Все силы души и вся страстность (если у Ивана она вообще была) расходовались на властолюбие и собирательство земель. В остальном это, по-видимому, был человек, эмоциям не подверженный. Нет никаких упоминаний о фаворитках или каких-то личных пристрастиях монарха; вспышки гнева у него были редки, и их последствия, как мы видели в истории с наследованием, впоследствии исправлялись.

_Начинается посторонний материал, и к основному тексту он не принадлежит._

**src/bafd_pkg.sv**
```systemverilog
// Package for the battery frame decoder: word types, frame layout constants,
// sequencer states and the hex character helpers.
// No dependencies.
package bafd_pkg;

  // Default sizes handed to the top level
  localparam int DEF_NUM_CELLS   = 14;
  localparam int DEF_FRAME_BYTES = 166;

  // Frame layout
  localparam logic [7:0] CH_START   = 8'h3A;  // ':'
  localparam logic [7:0] CH_END     = 8'h7E;  // '~'
  localparam logic [7:0] END_POS    = 8'd165;
  localparam int         CELL_BASE  = 31;
  localparam int         NUM_FIELDS = 6;

  // Field character ranges: charge, discharge, status, percent, amp-hours, capacity
  localparam logic [7:0] FIELD_FIRST [NUM_FIELDS] = '{8'd87, 8'd91, 8'd111,
                                                      8'd153, 8'd157, 8'd163};
  localparam logic [7:0] FIELD_LAST  [NUM_FIELDS] = '{8'd90, 8'd94, 8'd114,
                                                      8'd154, 8'd158, 8'd163};

  typedef struct packed {
    logic [7:0] data_byte;
    logic       first_of_frame;
  } in_word_t;

  typedef struct packed {
    logic        accepted;
    logic [3:0]  cell_index;
    logic [15:0] cell_voltage;
    logic [15:0] pack_voltage;
    logic [15:0] charge_current;
    logic [15:0] discharge_current;
    logic [15:0] status_word;
    logic [15:0] charge_percent;
    logic [15:0] charge_amp_hours;
    logic [15:0] capacity_code;
    logic        last_item;
  } out_word_t;

  typedef enum logic [1:0] {
    ST_RECV,
    ST_COMMIT,
    ST_EMIT
  } state_t;

  // Digit value of one character: ch-48 for '0'..'9', else ch-55, modulo 2^16
  function automatic logic [15:0] char_digit(input logic [7:0] ch);
    logic [15:0] d;
    if (ch >= 8'd48 && ch <= 8'd57) begin
      d = {8'd0, ch} - 16'd48;
    end else begin
      d = {8'd0, ch} - 16'd55;
    end
    return d;
  endfunction

  // Digit weighted by 16^k, modulo 2^16
  function automatic logic [15:0] char_term(input logic [7:0] ch, input logic [1:0] k);
    logic [15:0] d;
    d = char_digit(ch);
    return d << {k, 2'b00};
  endfunction

endpackage

```
**src/bms_ascii_frame_decoder.sv**
```systemverilog
// Results follow the frame-end byte (165): a rejected frame goes straight to the emit sweep,
// while an accepted one first copies pending cells to kept memory in the commit sweep.
// Throughput: one byte per cycle while in_stall is low, then one result word per cycle
// while out_stall is low; input stalls from byte 165 until the last result word is taken.
// Reset (rst, synchronous): idle past frame end; kept fields and pack are cleared,
// and kept cells read zero via per-cell valid bits.
module bms_ascii_frame_decoder #(
  parameter int NUM_CELLS   = bafd_pkg::DEF_NUM_CELLS,
  parameter int FRAME_BYTES = bafd_pkg::DEF_FRAME_BYTES
) (
  input  logic               clk,
  input  logic               rst,
  input  logic               in_valid,
  output logic               in_stall,
  input  bafd_pkg::in_word_t in_data,
  output logic               out_valid,
  input  logic               out_stall,
  output bafd_pkg::out_word_t out_data
);
  import bafd_pkg::*;

  localparam int CIW      = (NUM_CELLS > 1) ? $clog2(NUM_CELLS) : 1;
  localparam int CW       = $clog2(NUM_CELLS + 1);
  localparam int CELL_END = CELL_BASE + 4 * NUM_CELLS;

  // Sequencer state and byte tracking
  state_t      state, state_next;
  logic [7:0]  pos;
  logic        start_ok;
  logic        ok;
  logic [15:0] cell_acc;

  // Cell memories: pending is written per cell, kept has valid bits for reset zero
  logic [15:0]          pend_mem [NUM_CELLS];
  logic [15:0]          kept_mem [NUM_CELLS];
  logic [NUM_CELLS-1:0] kvalid;
  logic [15:0]          pend_rd;
  logic [15:0]          kept_rd;

  logic [15:0] pend_fields [NUM_FIELDS];
  logic [15:0] fld_next    [NUM_FIELDS];
  logic [15:0] kept_fields [NUM_FIELDS];
  logic [15:0] kept_pack;
  logic [15:0] pack_acc;

  // Commit sweep
  logic [CW-1:0]  cnt;
  logic           rd_v;
  logic [CIW-1:0] rd_i;

  // Emit sweep
  logic [CW-1:0] e;
  logic [3:0]    out_idx;

  // Byte decode
  logic           in_acc;
  logic [7:0]     pos_eff;
  logic           active;
  logic           in_cells;
  logic [7:0]     cell_off;
  logic [CIW-1:0] cell_sel;
  logic [1:0]     cell_sub;
  logic [15:0]    cell_sum;
  logic           frame_end;
  logic           end_ok;
  logic           emit_fire;
  logic           commit_done;

  assign in_acc   = in_valid && !in_stall;
  assign pos_eff  = in_data.first_of_frame ? 8'd0 : pos;
  assign active   = pos_eff < 8'(FRAME_BYTES);
  assign in_cells = (pos_eff >= 8'(CELL_BASE)) && (pos_eff < 8'(CELL_END));
  assign cell_off = pos_eff - 8'(CELL_BASE);
  assign cell_sel = cell_off[CIW+1:2];
  assign cell_sub = cell_off[1:0];
  assign cell_sum = (cell_sub == 2'd0 ? 16'd0 : cell_acc)
                    + char_term(in_data.data_byte, 2'd3 - cell_sub);
  assign frame_end   = in_acc && active && (pos_eff == END_POS);
  assign end_ok      = start_ok && (in_data.data_byte == CH_END);
  assign emit_fire   = !out_valid || !out_stall;
  assign commit_done = (cnt == CW'(NUM_CELLS));

  // Field accumulation for the current byte
  always_comb begin
    for (int i = 0; i < NUM_FIELDS; i++) begin
      fld_next[i] = pend_fields[i];
      if (pos_eff >= FIELD_FIRST[i] && pos_eff <= FIELD_LAST[i]) begin
        fld_next[i] = (pos_eff == FIELD_FIRST[i] ? 16'd0 : pend_fields[i])
                      + char_term(in_data.data_byte, 2'(FIELD_LAST[i] - pos_eff));
      end
    end
  end

  // Next state and handshake
  always_comb begin
    state_next = state;
    in_stall   = 1'b1;
    case (state)
      ST_RECV: begin
        in_stall = 1'b0;
        if (frame_end) begin
          state_next = end_ok ? ST_COMMIT : ST_EMIT;
        end
      end
      ST_COMMIT: begin
        if (commit_done) begin
          state_next = ST_EMIT;
        end
      end
      ST_EMIT: begin
        if (emit_fire && e == CW'(NUM_CELLS)) begin
          state_next = ST_RECV;
        end
      end
      default: begin
        state_next = ST_RECV;
      end
    endcase
  end

  always_ff @(posedge clk) begin
    if (rst) begin
      state <= ST_RECV;
    end else begin
      state <= state_next;
    end
  end

  // Advance position, check delimiters, accumulate fields
  always_ff @(posedge clk) begin
    if (rst) begin
      pos      <= 8'(FRAME_BYTES);
      start_ok <= 1'b0;
      ok       <= 1'b0;
      for (int i = 0; i < NUM_FIELDS; i++) begin
        pend_fields[i] <= 16'd0;
      end
    end else if (in_acc) begin
      if (in_data.first_of_frame) begin
        pos <= 8'd1;
      end else if (active) begin
        pos <= pos + 8'd1;
      end
      if (active) begin
        if (pos_eff == 8'd0) begin
          start_ok <= (in_data.data_byte == CH_START);
        end
        for (int i = 0; i < NUM_FIELDS; i++) begin
          pend_fields[i] <= fld_next[i];
        end
      end
      if (frame_end) begin
        ok <= end_ok;
      end
    end
  end

  // Build one cell value; write it at its fourth character
  always_ff @(posedge clk) begin
    if (in_acc && active && in_cells) begin
      cell_acc <= cell_sum;
      if (cell_sub == 2'd3) begin
        pend_mem[cell_sel] <= cell_sum;
      end
    end
  end

  // Pending memory read port
  always_ff @(posedge clk) begin
    if (state == ST_COMMIT && !commit_done) begin
      pend_rd <= pend_mem[cnt[CIW-1:0]];
    end
  end

  // Commit sweep: read pending, write kept in the following cycle, sum the pack
  always_ff @(posedge clk) begin
    if (rst) begin
      cnt       <= '0;
      rd_v      <= 1'b0;
      kvalid    <= '0;
      kept_pack <= 16'd0;
      for (int i = 0; i < NUM_FIELDS; i++) begin
        kept_fields[i] <= 16'd0;
      end
    end else if (state == ST_COMMIT) begin
      rd_v <= !commit_done;
      rd_i <= cnt[CIW-1:0];
      if (!commit_done) begin
        cnt <= cnt + CW'(1);
      end
      if (rd_v) begin
        kvalid[rd_i] <= 1'b1;
        pack_acc     <= pack_acc + pend_rd;
      end
      if (commit_done) begin
        kept_pack <= pack_acc + pend_rd;
        for (int i = 0; i < NUM_FIELDS; i++) begin
          kept_fields[i] <= pend_fields[i];
        end
      end
    end else begin
      cnt      <= '0;
      rd_v     <= 1'b0;
      pack_acc <= 16'd0;
    end
  end

  // Kept memory write port; reads never meet writes since the sweeps do not overlap
  always_ff @(posedge clk) begin
    if (state == ST_COMMIT && rd_v) begin
      kept_mem[rd_i] <= pend_rd;
    end
  end

  // Emit sweep: read kept cell into the output register when the slot frees
  always_ff @(posedge clk) begin
    if (state == ST_EMIT && emit_fire && e != CW'(NUM_CELLS)) begin
      kept_rd <= kvalid[e[CIW-1:0]] ? kept_mem[e[CIW-1:0]] : 16'd0;
      out_idx <= 4'(e);
    end
  end

  always_ff @(posedge clk) begin
    if (rst) begin
      e         <= '0;
      out_valid <= 1'b0;
    end else if (state == ST_EMIT) begin
      if (emit_fire) begin
        if (e != CW'(NUM_CELLS)) begin
          out_valid <= 1'b1;
          e         <= e + CW'(1);
        end else begin
          out_valid <= 1'b0;
          e         <= '0;
        end
      end
    end else begin
      e <= '0;
    end
  end

  // Output word from the held registers
  always_comb begin
    out_data.accepted          = ok;
    out_data.cell_index        = out_idx;
    out_data.cell_voltage      = kept_rd;
    out_data.pack_voltage      = kept_pack;
    out_data.charge_current    = kept_fields[0];
    out_data.discharge_current = kept_fields[1];
    out_data.status_word       = kept_fields[2];
    out_data.charge_percent    = kept_fields[3];
    out_data.charge_amp_hours  = kept_fields[4];
    out_data.capacity_code     = kept_fields[5];
    out_data.last_item         = (out_idx == 4'(NUM_CELLS - 1));
  end

endmodule

```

По природе Иван Васильевич не был человеком жестоким. Точнее сказать, он и в жестокости бывал прагматичен: когда нужно для дела – сурово карал, когда требовалось быть милостивым – миловал. Впрочем, в этом отношении он менялся с годами. В молодом и среднем возрасте Иван, пожалуй, был скорее милосерден – такое впечатление складывается из чтения летописей.
Когда в 1467 году внезапно скончалась великая княгиня Мария Борисовна, ее тело страшно распухло, так что возникло подозрение, не злыми ли чарами ее погубили. Дознание установило, что некая Наталья, жена придворного Алексея Полуехтова, якобы посылала пояс государевой супруги к ворожее. Обвинение было ужасное, а Иван Васильевич, будучи человеком своего времени, в колдовство верил и очень его боялся. Он страшно разгневался – и что же? Несколько лет потом не велел обоим Полуехтовым являться пред государевы очи. И всё.

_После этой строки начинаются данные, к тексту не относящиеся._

[src/hw/rtl/icaf_pkg.sv]
`timescale 1ns / 1ps
`default_nettype none
package icaf_pkg;

   // Fixed formats
   localparam int ANGLE_FRAC_BITS      = 16;
   localparam int CORDIC_STEPS_DEFAULT = 16;
   localparam int WORK_SHIFT           = 20;
   localparam int TABLE_FRAC           = 24;

   localparam int XW     = 40;  // CORDIC x / y width
   localparam int ZW     = 36;  // CORDIC angle width, 2^-24 degrees
   localparam int MA_W   = 34;  // multiplier operand a
   localparam int MB_W   = 26;  // multiplier operand b
   localparam int P_W    = MA_W + MB_W;
   localparam int ACC_W  = 64;
   localparam int INC_W  = 50;  // angle increment width
   localparam int R_W    = 33;  // scaled rate width
   localparam int TAB_W  = 30;

   localparam int CSR_INDEX_W = 2;
   localparam int CSR_DATA_W  = 16;

   localparam logic [23:0]          INV_GAIN_Q24 = 24'd10188014;
   localparam logic signed [ZW-1:0] HALF_TURN    = 36'sd3019898880;

   localparam logic [15:0] BLEND_RESET     = 16'd64225;
   localparam logic [15:0] SMOOTHING_RESET = 16'd32768;
   localparam logic [14:0] DEADBAND_RESET  = 15'd5;
   localparam logic [15:0] GAIN_RESET      = 16'd10218;

   // Register indexes on the configuration port
   typedef enum logic [CSR_INDEX_W-1:0] {
      REG_BLEND     = 2'd0,
      REG_SMOOTHING = 2'd1,
      REG_DEADBAND  = 2'd2,
      REG_GAIN      = 2'd3
   } csr_index_type;

   // Datapath operations
   typedef enum logic [3:0] {
      OP_SMA  = 4'd0,   // w * g
      OP_SMB  = 4'd1,   // (1 - w) * s, write smoothed rate
      OP_RG   = 4'd2,   // s * gain
      OP_DT   = 4'd3,   // r * dt, write increment
      OP_CLP  = 4'd4,   // load CORDIC for pitch
      OP_TKP  = 4'd5,   // take pitch angle and magnitude
      OP_MGL  = 4'd6,   // magnitude low part times inverse gain
      OP_MGH  = 4'd7,   // magnitude high part, write magnitude
      OP_CLR  = 4'd8,   // load CORDIC for roll
      OP_TKR  = 4'd9,   // take roll angle
      OP_PRED = 4'd10,  // prediction from gyro increment
      OP_BLA  = 4'd11,  // a * prediction
      OP_BLB  = 4'd12,  // (1 - a) * accel angle, write angle
      OP_YAW  = 4'd13   // integrate yaw
   } op_type;

   typedef struct packed {
      op_type     op;
      logic [1:0] axis;
   } instr_type;

   typedef struct packed {
      op_type     op;
      logic [1:0] axis;
      logic       load;
      logic       mul_en;
      logic       wb_en;
      logic       step_en;
      logic       out_load;
   } cmd_type;

   typedef struct packed {
      logic cordic_done;
   } status_type;

   localparam int          PROG_W    = 5;
   localparam logic [4:0]  PROG_LAST = 5'd24;

   // Operation sequence for one sample
   function automatic instr_type prog_op(input logic [PROG_W-1:0] pc);
      instr_type ins;
      ins.axis = 2'd0;
      ins.op   = OP_YAW;
      case (pc)
         5'd0:    begin ins.op = OP_SMA;  ins.axis = 2'd0; end
         5'd1:    begin ins.op = OP_SMB;  ins.axis = 2'd0; end
         5'd2:    begin ins.op = OP_RG;   ins.axis = 2'd0; end
         5'd3:    begin ins.op = OP_DT;   ins.axis = 2'd0; end
         5'd4:    begin ins.op = OP_SMA;  ins.axis = 2'd1; end
         5'd5:    begin ins.op = OP_SMB;  ins.axis = 2'd1; end
         5'd6:    begin ins.op = OP_RG;   ins.axis = 2'd1; end
         5'd7:    begin ins.op = OP_DT;   ins.axis = 2'd1; end
         5'd8:    begin ins.op = OP_SMA;  ins.axis = 2'd2; end
         5'd9:    begin ins.op = OP_SMB;  ins.axis = 2'd2; end
         5'd10:   begin ins.op = OP_RG;   ins.axis = 2'd2; end
         5'd11:   begin ins.op = OP_DT;   ins.axis = 2'd2; end
         5'd12:   ins.op = OP_CLP;
         5'd13:   ins.op = OP_TKP;
         5'd14:   ins.op = OP_MGL;
         5'd15:   ins.op = OP_MGH;
         5'd16:   ins.op = OP_CLR;
         5'd17:   ins.op = OP_TKR;
         5'd18:   begin ins.op = OP_PRED; ins.axis = 2'd0; end
         5'd19:   begin ins.op = OP_BLA;  ins.axis = 2'd0; end
         5'd20:   begin ins.op = OP_BLB;  ins.axis = 2'd0; end
         5'd21:   begin ins.op = OP_PRED; ins.axis = 2'd1; end
         5'd22:   begin ins.op = OP_BLA;  ins.axis = 2'd1; end
         5'd23:   begin ins.op = OP_BLB;  ins.axis = 2'd1; end
         default: begin ins.op = OP_YAW;  ins.axis = 2'd2; end
      endcase
      return ins;
   endfunction

   function automatic logic is_mul(input op_type op);
      logic m;
      case (op)
         OP_SMA, OP_SMB, OP_RG, OP_DT, OP_MGL, OP_MGH, OP_BLA, OP_BLB: m = 1'b1;
         default: m = 1'b0;
      endcase
      return m;
   endfunction

   // Arctangent of 2^-i in 2^-24 degrees
   function automatic logic [TAB_W-1:0] atan_entry(input logic [4:0] i);
      logic [TAB_W-1:0] t;
      case (i)
         5'd0:  t = 30'd754974720;
         5'd1:  t = 30'd445687602;
         5'd2:  t = 30'd235489088;
         5'd3:  t = 30'd119537938;
         5'd4:  t = 30'd60000934;
         5'd5:  t = 30'd30029717;
         5'd6:  t = 30'd15018523;
         5'd7:  t = 30'd7509720;
         5'd8:  t = 30'd3754917;
         5'd9:  t = 30'd1877466;
         5'd10: t = 30'd938734;
         5'd11: t = 30'd469367;
         5'd12: t = 30'd234684;
         5'd13: t = 30'd117342;
         5'd14: t = 30'd58671;
         5'd15: t = 30'd29335;
         5'd16: t = 30'd14668;
         5'd17: t = 30'd7334;
         5'd18: t = 30'd3667;
         5'd19: t = 30'd1833;
         5'd20: t = 30'd917;
         5'd21: t = 30'd458;
         5'd22: t = 30'd229;
         5'd23: t = 30'd115;
         5'd24: t = 30'd57;
         5'd25: t = 30'd29;
         5'd26: t = 30'd14;
         5'd27: t = 30'd7;
         5'd28: t = 30'd4;
         5'd29: t = 30'd2;
         5'd30: t = 30'd1;
         default: t = 30'd0;
      endcase
      return t;
   endfunction

   // Clamp to the 32-bit signed range
   function automatic logic signed [31:0] sat32(input logic signed [ACC_W-1:0] v);
      logic signed [31:0] r;
      if (v > 64'sd2147483647) begin
         r = 32'sh7FFFFFFF;
      end else if (v < -64'sd2147483648) begin
         r = 32'sh80000000;
      end else begin
         r = v[31:0];
      end
      return r;
   endfunction

endpackage
`default_nettype wire

[src/hw/rtl/icaf_controller.sv]
`timescale 1ns / 1ps
`default_nettype none
module icaf_controller (
   input  wire logic                 clock,
   input  wire logic                 reset,
   input  wire logic                 req_valid,
   output logic                      req_ready,
   output logic                      rsp_valid,
   input  wire logic                 rsp_ready,
   output icaf_pkg::cmd_type         cmd,
   input  wire icaf_pkg::status_type status
);

   typedef enum logic [4:0] {
      S_IDLE  = 5'b00001,
      S_ISSUE = 5'b00010,
      S_WB    = 5'b00100,
      S_CORD  = 5'b01000,
      S_FIN   = 5'b10000
   } state_type;

   state_type                     state_ff, state_in;
   logic [icaf_pkg::PROG_W-1:0]   pc_ff, pc_in;
   logic                          rsp_valid_ff, rsp_valid_in;
   icaf_pkg::instr_type           instr, next_instr;
   logic [icaf_pkg::PROG_W-1:0]   pc_next;

   assign instr      = icaf_pkg::prog_op(pc_ff);
   assign pc_next    = pc_ff + 5'd1;
   assign next_instr = icaf_pkg::prog_op(pc_next);

   // Sequence operations
   always_comb begin
      state_in     = state_ff;
      pc_in        = pc_ff;
      req_ready    = 1'b0;
      cmd          = '0;
      cmd.op       = instr.op;
      cmd.axis     = instr.axis;
      unique case (state_ff)
         S_IDLE: begin
            req_ready = 1'b1;
            if (req_valid) begin
               cmd.load = 1'b1;
               pc_in    = '0;
               state_in = icaf_pkg::is_mul(icaf_pkg::prog_op('0).op) ? S_ISSUE : S_WB;
            end
         end
         S_ISSUE: begin
            cmd.mul_en = 1'b1;
            state_in   = S_WB;
         end
         S_WB: begin
            cmd.wb_en = 1'b1;
            if (instr.op == icaf_pkg::OP_CLP || instr.op == icaf_pkg::OP_CLR) begin
               state_in = S_CORD;
            end else if (pc_ff == icaf_pkg::PROG_LAST) begin
               state_in = S_FIN;
            end else begin
               pc_in    = pc_next;
               state_in = icaf_pkg::is_mul(next_instr.op) ? S_ISSUE : S_WB;
            end
         end
         S_CORD: begin
            if (!status.cordic_done) begin
               cmd.step_en = 1'b1;
            end else begin
               pc_in    = pc_next;
               state_in = icaf_pkg::is_mul(next_instr.op) ? S_ISSUE : S_WB;
            end
         end
         S_FIN: begin
            if (!rsp_valid_ff || rsp_ready) begin
               cmd.out_load = 1'b1;
               state_in     = S_IDLE;
            end
         end
         default: state_in = S_IDLE;
      endcase
   end

   // Hold the result until the transaction completes
   always_comb begin
      if (cmd.out_load) begin
         rsp_valid_in = 1'b1;
      end else if (rsp_valid_ff && rsp_ready) begin
         rsp_valid_in = 1'b0;
      end else begin
         rsp_valid_in = rsp_valid_ff;
      end
   end

   assign rsp_valid = rsp_valid_ff;

   always_ff @(posedge clock) begin
      if (reset) begin
         state_ff     <= S_IDLE;
         pc_ff        <= '0;
         rsp_valid_ff <= 1'b0;
      end else begin
         state_ff     <= state_in;
         pc_ff        <= pc_in;
         rsp_valid_ff <= rsp_valid_in;
      end
   end

endmodule
`default_nettype wire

В 1484 году в Москву пришел донос, что в вечно неспокойном Новгороде составился заговор – именитые люди вступили в тайную переписку с польским королем Казимиром IV. Арестовали тридцать человек, которые под пытками дали показания. Однако уже на эшафоте все они стали просить друг у друга прощения за оговор. И государь отменил казнь.
Однажды государеву брату Андрею Большому, находившемуся в весьма натянутых отношениях с Иваном, шепнули, что есть приказ о его аресте. Перепуганный князь сначала хотел бежать, но потом решил идти к брату и просить пощады. Выяснилось, что Иван Васильевич ничего подобного не приказывал. Нарядили следствие – откуда пошел слух, и вышли на какого-то Мунта Татищева, сына боярского. Тот не отпирался, но говорил, что сказал это, желая пошутить, в частном разговоре, а в дальнейшем распространении сплетни не виноват. За столь опасную шутку, чуть было не приведшую к династическому кризису, Татищева приговорили к отрезанию языка. Однако митрополит стал просить государя пожалеть дурака – и ничего, не отрезали.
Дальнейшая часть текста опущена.